Biomechanically, endplate defect has been shown to lead to decompression of the adjacent intervertebral disc nucleus, which in turn could drive the degeneration of the disc through several mechanisms by (i) increase of shear forces acting on the annulus[31]; (ii) decrease of stability at that spinal level[32] inducing disruptive changes in the annulus; (iii) altered matrix synthesis[33]; and (iv) vascularisation of the nucleus pulposus with autoimmune changes[30].

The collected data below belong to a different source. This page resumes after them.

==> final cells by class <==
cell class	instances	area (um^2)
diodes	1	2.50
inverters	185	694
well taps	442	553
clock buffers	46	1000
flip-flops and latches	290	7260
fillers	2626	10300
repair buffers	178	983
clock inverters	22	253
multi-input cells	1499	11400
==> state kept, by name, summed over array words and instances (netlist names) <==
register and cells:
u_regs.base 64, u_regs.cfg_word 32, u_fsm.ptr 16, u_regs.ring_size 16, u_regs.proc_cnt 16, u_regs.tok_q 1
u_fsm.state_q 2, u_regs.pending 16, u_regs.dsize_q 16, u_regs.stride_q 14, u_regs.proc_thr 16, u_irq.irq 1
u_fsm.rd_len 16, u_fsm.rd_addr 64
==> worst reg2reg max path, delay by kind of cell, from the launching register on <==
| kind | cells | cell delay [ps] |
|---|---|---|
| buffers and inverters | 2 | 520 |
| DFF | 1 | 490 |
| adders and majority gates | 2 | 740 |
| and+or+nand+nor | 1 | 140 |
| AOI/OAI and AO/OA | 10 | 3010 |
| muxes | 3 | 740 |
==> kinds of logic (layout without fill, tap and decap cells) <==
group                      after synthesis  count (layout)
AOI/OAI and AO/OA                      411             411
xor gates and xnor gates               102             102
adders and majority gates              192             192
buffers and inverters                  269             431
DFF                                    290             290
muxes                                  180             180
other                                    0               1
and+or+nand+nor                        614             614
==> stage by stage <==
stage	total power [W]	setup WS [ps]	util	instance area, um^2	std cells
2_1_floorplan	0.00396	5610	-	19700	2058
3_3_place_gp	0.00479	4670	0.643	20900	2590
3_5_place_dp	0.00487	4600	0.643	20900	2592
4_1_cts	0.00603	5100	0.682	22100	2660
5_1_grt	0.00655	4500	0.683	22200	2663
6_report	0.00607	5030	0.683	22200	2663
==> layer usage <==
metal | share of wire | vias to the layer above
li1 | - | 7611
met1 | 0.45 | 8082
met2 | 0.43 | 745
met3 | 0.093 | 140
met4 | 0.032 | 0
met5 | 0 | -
### config.mk
export PLATFORM = sky130hd
export DESIGN_NAME = node_addr_filter
export DESIGN_NICKNAME = d
export VERILOG_FILES = /design/src/rtl/nodeaddr_pkg.sv /design/src/rtl/node_cfg_regs.sv /design/src/rtl/node_pattern_cmp.sv /design/src/rtl/node_sel_reg.sv /design/src/rtl/node_addr_filter.sv
export SDC_FILE = /design/constraint.sdc
export NUM_CORES = 1
export LEC_CHECK = 0
export BUFFER_PORTS_ARGS = -buffer_cell sky130_fd_sc_hd__buf_2
export CAP_MARGIN = 5
export CORE_AREA = 8 8 51 53
export CTS_CLUSTER_SIZE = 30
export DETAILED_ROUTE_END_ITERATION = 8
export DIE_AREA = 0 0 59 61
export PLACE_DENSITY = 0.71
export SETUP_SLACK_MARGIN = 0.15
export SYNTH_ARGS = -nofsm -noshare
export SYNTH_HDL_FRONTEND = slang
export SYNTH_SLANG_ARGS = --single-unit
### constraint.sdc
create_clock -name clk -period 1.5 [get_ports clk]
set_input_delay 0.3 -clock clk [delete_from_list [all_inputs] [get_ports clk]]
set_output_delay 0.3 -clock clk [all_outputs]
set_load 0.1 [all_outputs]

There are some limitations we would like to highlight in this study. The TwinsUK sample shows a marked female predominance, for historical reasons. For that reason, every trait was examined separately by gender to determine how best to account for differences in the analysis. TwinsUK participants have been shown to be representative of singletons for a wide range of lifestyle and demographic traits[34]. For historical and funding reasons, only T2-weighted scans were available and, therefore, the evaluation of MC types was not possible. This study is cross-sectional by design, and our results support the hypothesis that endplate defect may be the initiating factor for MC and intervertebral disc degeneration. As a suggestion for further improvement we suggest designing a longitudinal study of endplates, DD and MC to unequivocably confirm the direction of such causality. Another relevant strength is the thorough training phase undergone by the two evaluators (JHM and MR) leading to almost perfect inter-rater agreement for endplate defect: kappa value of 0.86, Pearson correlation 0.864, with correlation and kappa being employed in conjunction to uncover nonrandom examiner error, as in Hunt[35].

Conclusions

To conclude, this study performed on a large population-based sample confirmed that endplate defect is strongly and independently associated with DD and MC, and that this relationship is evident in adults across the age spectrum and at all lumbar levels. As the same conclusions were reported for ED and DD in our previous study in the same population using the same methods, we imply that causal effects can occur between ED, DD and MC. A longitudinal study of twins’ MR spine scans and endplate is currently under way to better confirm the order of events.